The Devils Punchbowl, Arthurs Pass and Avalanche Peak. They all sound terrifying, but actually they’re all lovely.
I know what you’re thinking. Why on earth would the devil need a punch bowl? Surely that’s a bit of a frivolous and light-hearted item for the big red guy to own? I guess even the Lord of Darkness likes to throw a little cocktail party from time to time.
So following our previous debauched night at the Mussel Inn, we decided to cover as much ground as possible the following day, and headed south. There was some stunning scenery on the way, but we really wanted to get down to the west coast so we could make our way up to Arthur’s Pass. We’d had a tip off from a few different people that it was well worth the couple of hours drive inland, with some amazing hikes, great views and one of the best waterfalls in New Zealand. They were right on all accounts.

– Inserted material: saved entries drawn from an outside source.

File: src/rtl/core/bpfs_pkg.sv
package bpfs_pkg;

  localparam int unsigned COUNT_W    = 14;
  localparam int unsigned TEMP_W     = 11;
  localparam int unsigned PRESS_W    = 21;
  localparam int unsigned OUT_PRESS_W = 32;
  localparam int unsigned OUT_TEMP_W = 15;
  localparam int unsigned APB_DATA_W = 32;
  localparam int unsigned APB_ADDR_W = 4;

  // Magnitude of the pressure product needs 35 bits; one quotient bit per step.
  localparam int unsigned DIV_STEPS  = 35;
  localparam int unsigned DIV_CNT_W  = $clog2(DIV_STEPS);

  localparam logic [COUNT_W-1:0] OUT_MIN_RST   = 14'd1638;
  localparam logic [COUNT_W-1:0] OUT_MAX_RST   = 14'd14745;
  localparam logic [PRESS_W-1:0] PRESS_MIN_RST = 21'd0;
  localparam logic [PRESS_W-1:0] PRESS_MAX_RST = 21'd1000000;

  // count * 20000 / 2047 by reciprocal: ceil(2^37 / 2047), exact for inputs below 2^26
  localparam logic [25:0] TEMP_SCALE  = 26'd20000;
  localparam logic [26:0] TEMP_RECIP  = 27'd67141649;
  localparam int unsigned TEMP_SHIFT  = 37;
  localparam logic signed [15:0] TEMP_OFFSET = 16'sd5000;

  localparam logic [1:0] FRAME_OK    = 2'd0;
  localparam logic [1:0] FRAME_STALE = 2'd2;

  typedef enum logic [1:0] {
    REG_OUT_MIN   = 2'd0,
    REG_OUT_MAX   = 2'd1,
    REG_PRESS_MIN = 2'd2,
    REG_PRESS_MAX = 2'd3
  } reg_idx_t;

  typedef enum logic [2:0] {
    ST_IDLE,
    ST_MUL,
    ST_PREP,
    ST_DIV,
    ST_FIN,
    ST_OUT
  } state_t;

  typedef struct packed {
    logic [COUNT_W-1:0] out_min;
    logic [COUNT_W-1:0] out_max;
    logic [PRESS_W-1:0] press_min;
    logic [PRESS_W-1:0] press_max;
  } cfg_t;

  typedef struct packed {
    logic accept;
    logic mul;
    logic prep;
    logic div_step;
    logic fin;
    logic load_out;
  } cmd_t;

  typedef struct packed {
    logic need_scale;
    logic den_zero;
    logic out_free;
  } dp_status_t;

endpackage

File: src/rtl/core/bpfs_if.sv
interface bpfs_in_if;
  import bpfs_pkg::*;

  logic        valid;
  logic        ready;
  logic        func;
  logic        read_ok;
  logic [31:0] frame_word;

  modport source (output valid, func, read_ok, frame_word, input ready);
  modport sink   (input valid, func, read_ok, frame_word, output ready);
endinterface

interface bpfs_out_if;
  import bpfs_pkg::*;

  logic                          valid;
  logic                          ready;
  logic                          read_accepted;
  logic                          sample_valid;
  logic signed [OUT_PRESS_W-1:0] pressure_value;
  logic signed [OUT_TEMP_W-1:0]  temperature_centi;

  modport source (output valid, read_accepted, sample_valid, pressure_value,
                  temperature_centi, input ready);
  modport sink   (input valid, read_accepted, sample_valid, pressure_value,
                  temperature_centi, output ready);
endinterface
<file path="config.mk">
export PLATFORM = sky130hd
export DESIGN_NAME = ws2812_pixel_serializer
export DESIGN_NICKNAME = d
export VERILOG_FILES = /design/src/hdl/wps_pkg.sv /design/src/hdl/ws2812_pixel_serializer.sv /design/src/hdl/wps_front.sv /design/src/hdl/wps_cmd_queue.sv /design/src/hdl/wps_back.sv
export SDC_FILE = /design/constraint.sdc
export NUM_CORES = 1
export LEC_CHECK = 0
export BUFFER_PORTS_ARGS = -buffer_cell sky130_fd_sc_hd__buf_2
export CAP_MARGIN = 20
export CORE_MARGIN = 5
export CORE_UTILIZATION = 50
export CTS_BUF_LIST = sky130_fd_sc_hd__clkbuf_2 sky130_fd_sc_hd__clkbuf_4 sky130_fd_sc_hd__clkbuf_8
export DETAILED_ROUTE_END_ITERATION = 7
export GPL_TIMING_DRIVEN = 1
export PLACE_DENSITY = 0.7
export SLEW_MARGIN = 20
export SYNTH_ARGS = -nofsm -noshare
export SYNTH_HDL_FRONTEND = slang
export SYNTH_SLANG_ARGS = --single-unit
export TNS_END_PERCENT = 10
</file>
<file path="constraint.sdc">
create_clock -name i_clk -period 9.95 [get_ports i_clk]
set_input_delay 1.99 -clock i_clk [delete_from_list [all_inputs] [get_ports i_clk]]
set_output_delay 1.99 -clock i_clk [all_outputs]
set_load 0.1 [all_outputs]
</file>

The devils punchbowl, it turns out, is an icy cold lake at the bottom of a huge waterfall. Rather confusingly, you can’t actually access the lake itself (or so the signs would have you believe) and the official path ends at a viewpoint where you can see the waterfall, but not the bowl itself. We had it on good authority though that if you head through the bush and keep climbing for another 5 minutes or so that you come out at the lake itself, so we pushed on away from the beaten track and were rewarded with a immense view of a towering, staggeringly beautiful waterfall crashing on to the rocks below. Clara and I had neglected to bring any kind of swimming gear, and so we stripped off and went for a truly wild naked swim, much to the amusement of the couple of other tourists luckily enough to be there!

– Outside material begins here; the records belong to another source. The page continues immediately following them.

## config.mk

```make
export PLATFORM = sky130hd
export DESIGN_NAME = bbc_cell
export DESIGN_NICKNAME = d
export VERILOG_FILES = /design/src/design/bbc_pkg.sv /design/src/design/bbc_cell.sv
export SDC_FILE = /design/constraint.sdc
export NUM_CORES = 1
export LEC_CHECK = 0
export BUFFER_PORTS_ARGS = -buffer_cell sky130_fd_sc_hd__buf_2
export CORE_AREA = 2 2 155 157
export CTS_CLUSTER_DIAMETER = 30
export DETAILED_ROUTE_END_ITERATION = 7
export DIE_AREA = 0 0 157 159
export GPL_TIMING_DRIVEN = 0
export PLACE_DENSITY = 0.54
export SLEW_MARGIN = 30
export SYNTH_ARGS = -nofsm -noshare
export SYNTH_HDL_FRONTEND = slang
export SYNTH_SLANG_ARGS = --single-unit
```

## constraint.sdc

```tcl
create_clock -name clk_i -period 4.27 [get_ports clk_i]
set_clock_uncertainty 0.2 [all_clocks]
set_input_delay 0.854 -clock clk_i [delete_from_list [all_inputs] [get_ports clk_i]]
set_output_delay 0.854 -clock clk_i [all_outputs]
set_load 0.01 [all_outputs]
```

## src/design/bbc_pkg.sv

```systemverilog
`timescale 1ns / 1ps

package bbc_pkg;

  // Operation codes of a request beat
  typedef enum logic [1:0] {
    OP_ADD    = 2'd0,
    OP_REMOVE = 2'd1,
    OP_CHECK  = 2'd2
  } op_e;

  // Status codes of a response beat
  typedef enum logic [2:0] {
    ST_OK       = 3'd0,
    ST_UNKNOWN  = 3'd1,
    ST_RANGE    = 3'd2,
    ST_FULL     = 3'd3,
    ST_COVERED  = 3'd4,
    ST_NOTFOUND = 3'd5
  } status_e;

  // Per-cycle commands broadcast to every table cell
  typedef struct packed {
    logic cmp;   // latch cover / exact-match flags
    logic add;   // write new region into the cell at the fill point
    logic rem;   // shift down from the right neighbor past the removed entry
  } cell_ctrl_t;

endpackage

```

## src/design/bbc_cell.sv

```systemverilog
`timescale 1ns / 1ps

// One table slot: holds a region, compares it against the request and
// passes priority and shift data along the chain.
module bbc_cell #(
  parameter int unsigned ADDR_BITS = 48,
  parameter int unsigned END_W     = 49
) (
  input  logic                  clk_i,
  input  logic                  rst_ni,
  input  bbc_pkg::cell_ctrl_t   ctrl_i,
  input  logic                  active_i,
  input  logic                  write_sel_i,
  input  logic [ADDR_BITS-1:0]  addr_i,
  input  logic [END_W-1:0]      new_end_i,
  input  logic [ADDR_BITS-1:0]  nbr_start_i,
  input  logic [END_W-1:0]      nbr_end_i,
  input  logic                  cover_seen_i,
  input  logic                  exact_seen_i,
  input  logic [END_W-1:0]      end_bus_i,
  output logic [ADDR_BITS-1:0]  start_o,
  output logic [END_W-1:0]      end_o,
  output logic                  cover_seen_o,
  output logic                  exact_seen_o,
  output logic                  cover_first_o,
  output logic [END_W-1:0]      end_bus_o
);
  import bbc_pkg::*;

  logic [ADDR_BITS-1:0] start_q;
  logic [END_W-1:0]     end_q;
  logic                 cover_q;
  logic                 exact_q;
  logic                 shift_en;

  // Match flags, taken in the compare cycle
  always_ff @(posedge clk_i or negedge rst_ni) begin
    if (!rst_ni) begin
      cover_q <= 1'b0;
      exact_q <= 1'b0;
    end else if (ctrl_i.cmp) begin
      cover_q <= active_i && (start_q <= addr_i) && (END_W'(addr_i) <= end_q);
      exact_q <= active_i && (start_q == addr_i);
    end
  end

  // Oldest-first priority ripples from cell 0 upward
  assign cover_first_o = cover_q && !cover_seen_i;
  assign cover_seen_o  = cover_seen_i || cover_q;
  assign exact_seen_o  = exact_seen_i || exact_q;
  assign end_bus_o     = end_bus_i | (cover_first_o ? end_q : '0);

  // Every cell at or past the removed entry takes its neighbor's region
  assign shift_en = ctrl_i.rem && (exact_seen_i || exact_q);

  // Region payload, no reset
  always_ff @(posedge clk_i) begin
    if (ctrl_i.add && write_sel_i) begin
      start_q <= addr_i;
      end_q   <= new_end_i;
    end else if (shift_en) begin
      start_q <= nbr_start_i;
      end_q   <= nbr_end_i;
    end
  end

  assign start_o = start_q;
  assign end_o   = end_q;
endmodule

```

==> flow_summary.toml, run 1 <==
[global_routing]
antenna_found_initial = 1
grt_first_pass_wirelength_mm = 36.1
grt_overflow = 0
grt_usage_pct = 19.1
grt_pass1_vias = 6502
grt_max_degree = 45

[setup_path]
required_ns = 3.22
r2r_cells = 9
cp_cell_sequence = "buf_2 -> nor2b_1 -> clkbuf_1 -> clkbuf_1 -> a21o_1 -> buf_2"
crit_type = "in2out"
crit_path_max_incr_delay_ns = 0.59
cp_slowest_cell = "clkbuf_1"
end_kind = "output pin"
cp.arrival_ns = 2.53
path_max_fanout = 10
start_kind = "input pin"

[sta]
worstMarginPinSlew_ns = 0.891
fin_crit_sh_pct = 83.9
hold_viol_final = 0
fin_crit_ns = 3.58
timing.final.max_slew_violations = 0
whs_ns = 0.0804
setup_viol = 0
max_freq_ghz = 0.279
max_slew_margin_pct = 40.6
rsz0062_at_grt = "false"

[cts]
cts-root-buf = "clkbuf_16"
clk-insertion-delay-late_ns = 0.35
ctsResizeCount = 0
htreeDepth = 3
cts_buffers = 9
clk_path_buf_depth = 2
cts_tree = "built"
cts_hold_buffers = 0
clk_pin_slew_ns = 0.07
post_cts_buffers = 0
cts_sinks = 99

[finish]
nets = 1432
final_common_cell = "buf_2"
final_cell_mix = "buf_2, inv_1, edfxtp_1, ha_1, nand2_1"
area_growth_pct = 39.8
drive_gt1_share_pct = 43.3
final_area_um2 = 9580
final_util_pct = 41.3
fin_cells = 1408

[detailed_routing]
wire_per_inst_um = 17.2
drt-pass1-iter-count = 4
drt-vias-per-instance = 4.59
dr.first_iter.drc_count = 231
ant_nets = 0
drc = 0
vias = 6466
drt-total-wl_mm = 24.2

[yosys]
ys.flop_type = "edfxtp_1"
yosys.area_share.simple_pct = 8.58
synth_nets = 1018
synth-warning-count = 0
synthArstFlopShare_pct = 2.02
synth_fa_ha_area_share_pct = 17.5
synth.distinct_cells = 33
seq_area_frac_synth_pct = 43.2
avgSynthCellArea_um2 = 10.2
synth_xor_area_share_pct = 0
synth_compound_area_share_pct = 16.0
syn_area_um2 = 6850
synth_seq_cells = 99
synthCells = 670
muxShareOfSynthArea_pct = 8.05
synth_top_family_by_area = "adder cells"
synth_edf_count = 97

[power_and_ir_drop]
fin_total_pwr_mw = 2.74
p_leak_nw = 5.06
power.density_nw_per_um2 = 286
irDropWorstVdd_uv = 141

[floorplan]
die-area_um2 = 25000
initial_utilization_pct = 29.5
ios = 401
die_width_um = 157
num_rows = 56
dieHeight_um = 159
core-area_um2 = 23200

[placement]
postPlaceCellArea_um2 = 9320
place_hpwl_mm = 20.3
gp_congestion = 0.796
numPortBuffers = 400
dp.cells = 1392

[flow_run]
maxCapViolations = 0

[worst_hold_path]
hp-class = "in2async"

[run_status]
outcome = "finished, final reports clean"
==> area by class of cell <==
type                            count  area (um2)
Inverter                           99         372
Timing Repair Buffer              403        2050
Sequential cell                    99        2960
Antenna cell                        1        2.50
Clock inverter                      6        33.8
Clock buffer                        9         225
Buffer                             22        82.6
Tap cell                          319         399
Multi-Input combinational cell    450        3450
Fill cell                        2348       13600
==> final timing paths <==
check / startpoint / slack (ns) / end
worst max-delay path: cover_seen_i / 0.69 / end_bus_o[27]
worst min-delay path: rst_ni / 0.08 / cover_q$_DFFE_PN0P_
worst max register to register: end_o[39]$_DFFE_PP_ / 1.59 / cover_q$_DFFE_PN0P_
min in group clk_i: exact_q$_DFFE_PN0P_ / 0.40 / exact_q$_DFFE_PN0P_
worst min register to register: exact_q$_DFFE_PN0P_ / 0.40 / exact_q$_DFFE_PN0P_
max in group asynchronous: rst_ni / 3.69 / exact_q$_DFFE_PN0P_
==> per-stage QoR <==
step	setup slack, ns	setup TNS (ns)
2_1_floorplan	0.125	0
3_3_place_gp	-2.14	-207.02
3_5_place_dp	0.644	0
4_1_cts	0.594	0
5_1_grt	0.543	0
6_report	0.686	0
==> worst max-delay path: cells and delay by family <==
family / cells / cell delay (ns)
AND/OR/NAND/NOR: 1 / 0.10
AO/OA/AOI/OAI: 1 / 0.22
buffers and inverters: 4 / 1.36
==> flip-flops by register name, summed over array words and instances (netlist names) <==
| name | cells |
|---|---|
| start_o | 48 |
| end_o | 49 |
| exact_q | 1 |
| cover_q | 1 |
==> per-layer routing <==
layer	wire, um	vias up	global-route usage (%)
li1	-	3240	-
met1	10400	2980	24.0
met2	12100	229	33.7
met3	1450	17	3.02
met4	333	0	5.25
met5	0	-	0
==> where the power goes <==
| group | internal (mW) | leakage, nW | switching [mW] |
|---|---|---|---|
| sequential | 1.17 | 0.972 | 0.0552 |
| combinational | 0.340 | 3.96 | 0.397 |
| clock | 0.388 | 0.126 | 0.391 |
==> cells in the mapped netlist (2+ instances only) <==
master | instances | area, um2
a211o_1 | 2 | 17.5
nand4_1 | 16 | 100
nor4_1 | 4 | 25.0
nor2b_1 | 3 | 18.8
buf_1 | 3 | 11.3
nand3_1 | 12 | 60.1
inv_1 | 99 | 372
a2111oi_0 | 2 | 17.5
dfrtp_1 | 2 | 50.1
edfxtp_1 | 97 | 2910
mux2_2 | 49 | 552
o211ai_1 | 3 | 22.5
or2_2 | 2 | 12.5
clkbuf_1 | 19 | 71.3
ha_1 | 96 | 1200
a21oi_1 | 31 | 155
a211oi_1 | 6 | 45.0
a221oi_1 | 2 | 17.5
nor2_1 | 12 | 45.0
nand2_1 | 73 | 274
o21ai_0 | 60 | 300
nor3_1 | 6 | 30.0
a21o_1 | 61 | 458
==> logic make-up after synthesis <==
kind of cell / Yosys count
buffers and inverters: 121
AOI/OAI and AO/OA: 174
and+or+nand+nor: 131
adders and majority gates: 96
DFF: 99
muxes: 49
Power figures use the tool's default switching activity.
==> inputs of run 2 (changes only) <==
- clock period: 4.27 -> 3.55 ns (I/O delays scaled with it)
==> flow_summary.toml, run 2 (synthesized netlist as in run 1, its figures left out) <==
[setup_path]
start_kind = "input pin"
worstSetupStartpoint = "cover_seen_i"
path_max_fanout = 10
cp_slowest_cell = "clkbuf_1"
reg2reg_to = "cover_q$_DFFE_PN0P_"
required_ns = 2.64
end_kind = "output pin"
r2r-start = "start_o[25]$_DFFE_PP_"
crit_type = "in2out"
reg2reg_slack_ns = 0.91
cp_cell_sequence = "buf_2 -> nor2b_1 -> clkbuf_1 -> clkbuf_1 -> a21o_1 -> buf_2"
r2r_cells = 8
crit_path_max_incr_delay_ns = 0.54
cp_num_buf_inv = 4
crit_family = "buffers and inverters"
cp.arrival_ns = 2.32

[floorplan]
initial_utilization_pct = 29.5
dieHeight_um = 159
ios = 401
die_width_um = 157
num_rows = 56
core-area_um2 = 23200
die-area_um2 = 25000

[detailed_routing]
drt-vias-per-instance = 4.57
drt-total-wl_mm = 24.0
drc = 0
drt-pass1-iter-count = 4
ant_nets = 0
vias = 6438
wire_per_inst_um = 17.1
dr.first_iter.drc_count = 199

[power_and_ir_drop]
p_leak_nw = 5.08
power.density_nw_per_um2 = 359
fin_total_pwr_mw = 3.47
irDropWorstVdd_uv = 330

[sta]
setup_viol = 0
rsz0062_at_grt = "false"
fin_crit_ns = 3.23
max_freq_ghz = 0.309
max_slew_margin_pct = 53.5
whs_ns = 0.393
fin_crit_sh_pct = 91.0
timing.final.max_slew_violations = 0
setup_slack_ns = 0.319
setup_tns_ns = 0
worstMarginPinSlew_ns = 0.698
hold_viol_final = 0

[placement]
dp_slack_ns = -0.0416
place_hpwl_mm = 20.2
numPortBuffers = 400
gp_congestion = 0.823
dp.cells = 1391
postPlaceCellArea_um2 = 9310

[cts]
cts_hold_buffers = 1
ctsResizeCount = 0
clk_pin_slew_ns = 0.07
clk_path_buf_depth = 2
post_cts_buffers = 0
cts-root-buf = "clkbuf_16"
cts_buffers = 9
cts_tree = "built"
htreeDepth = 3
clk-insertion-delay-late_ns = 0.35
cts_sinks = 99

[global_routing]
grt_first_pass_wirelength_mm = 35.9
grt_pass1_vias = 6453
grt_max_degree = 52
grt_usage_pct = 18.8
grt_overflow = 0
antenna_found_initial = 1

[finish]
area_growth_pct = 40.8
nFillCells = 2387
final_common_cell = "buf_2"
fin_cells = 1409
final_util_pct = 41.6
multi_input_area_um2 = 3460
nets = 1432
final_cell_mix = "buf_2, inv_1, edfxtp_1, ha_1, nand2_1"
drive_gt1_share_pct = 43.4
final_area_um2 = 9650
largest_reg_flops = 49
ff_latch_area_um2 = 2960

[flow_run]
maxCapViolations = 0

[worst_hold_path]
hp-start = "ctrl_i[2]"
hp-class = "in2reg"
hold_depth = 2
whs_endpoint = "exact_q$_DFFE_PN0P_"

[run_status]
outcome = "finished, final reports clean"
-- run 2: worst max-delay path by stage --
stage,endpoint,slack [ns],depth (start not counted)
CTS,end_bus_o[27],0.18,5
global route,end_bus_o[25],0.11,5
floorplan,end_o[0]$_DFFE_PP_,0.51,4
detailed placement,start_o[25]$_DFFE_PP_,-0.04,7
finish,end_bus_o[27],0.32,6
global placement,end_o[12]$_DFFE_PP_,-1.08,5
-- run 2: power breakdown --
| part | switching, mW | internal (mW) | total, mW |
|---|---|---|---|
| logic | 0.478 | 0.407 | 0.885 |
| clock network | 0.487 | 0.626 | 1.11 |
| registers | 0.0642 | 1.40 | 1.47 |
| total | 1.03 | 2.44 | 3.47 |
-- run 2: layout make-up --
type,instances,share of cell area (%)
Inverter,99,3.85
Buffer,22,0.856
Tap cell,319,4.14
Multi-Input combinational cell,450,35.9
Clock buffer,9,2.33
Timing Repair Buffer,403,21.2
Clock inverter,7,1.02
Antenna cell,1,0.0259
Sequential cell,99,30.7
-- run 2: worst register-to-register path, cell delays in order (launching register included) --
cell and delay, ns:
edfxtp_1 0.44, ha_1 0.34, a21o_1 0.16, a21o_1 0.16, a221oi_1 0.32, o211ai_1 0.22, a211o_1 0.37, a21o_1 0.17
a32oi_1 0.18
-- run 2: routing by layer --
| metal | vias to the layer above | global-route usage (%) | wire, um |
|---|---|---|---|
| met5 | - | 0 | 0 |
| met4 | 0 | 3.75 | 213 |
| met3 | 10 | 3.54 | 1410 |
| met2 | 230 | 33.1 | 11900 |
| met1 | 2952 | 23.9 | 10600 |
| li1 | 3246 | - | - |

The following day we set off to hike up to the top of Avalanche Peak. Despite its dramatic sounding name, in the summer months its not too dangerous due to the lack of snow, and it has great views over the pass itself, as well as the waterfall, the valley below, and neighbouring peaks. Despite being relatively safe, it was still a testing hike up some fairly steep terrain. I’d definitely recommend it though, it was well worth the effort and the views from the top were fantastic. We also befriended some Kea at the top, a kind of Alpine Parrot that are pretty noisy, and pretty cheeky, eating and stealing anything thats not packed away or tied down!
After a few days inland we were ready to head back to the coast, and we headed for Hokitika, a small town roughly halfway down the west coast. The D.O.C campsite there is just out of town, and right on a beautiful lake, which meant that this morning we could take the kayak out for a spin. After a few days of full on hiking it was good to gives the legs a bit of a rest and do an upper body workout instead!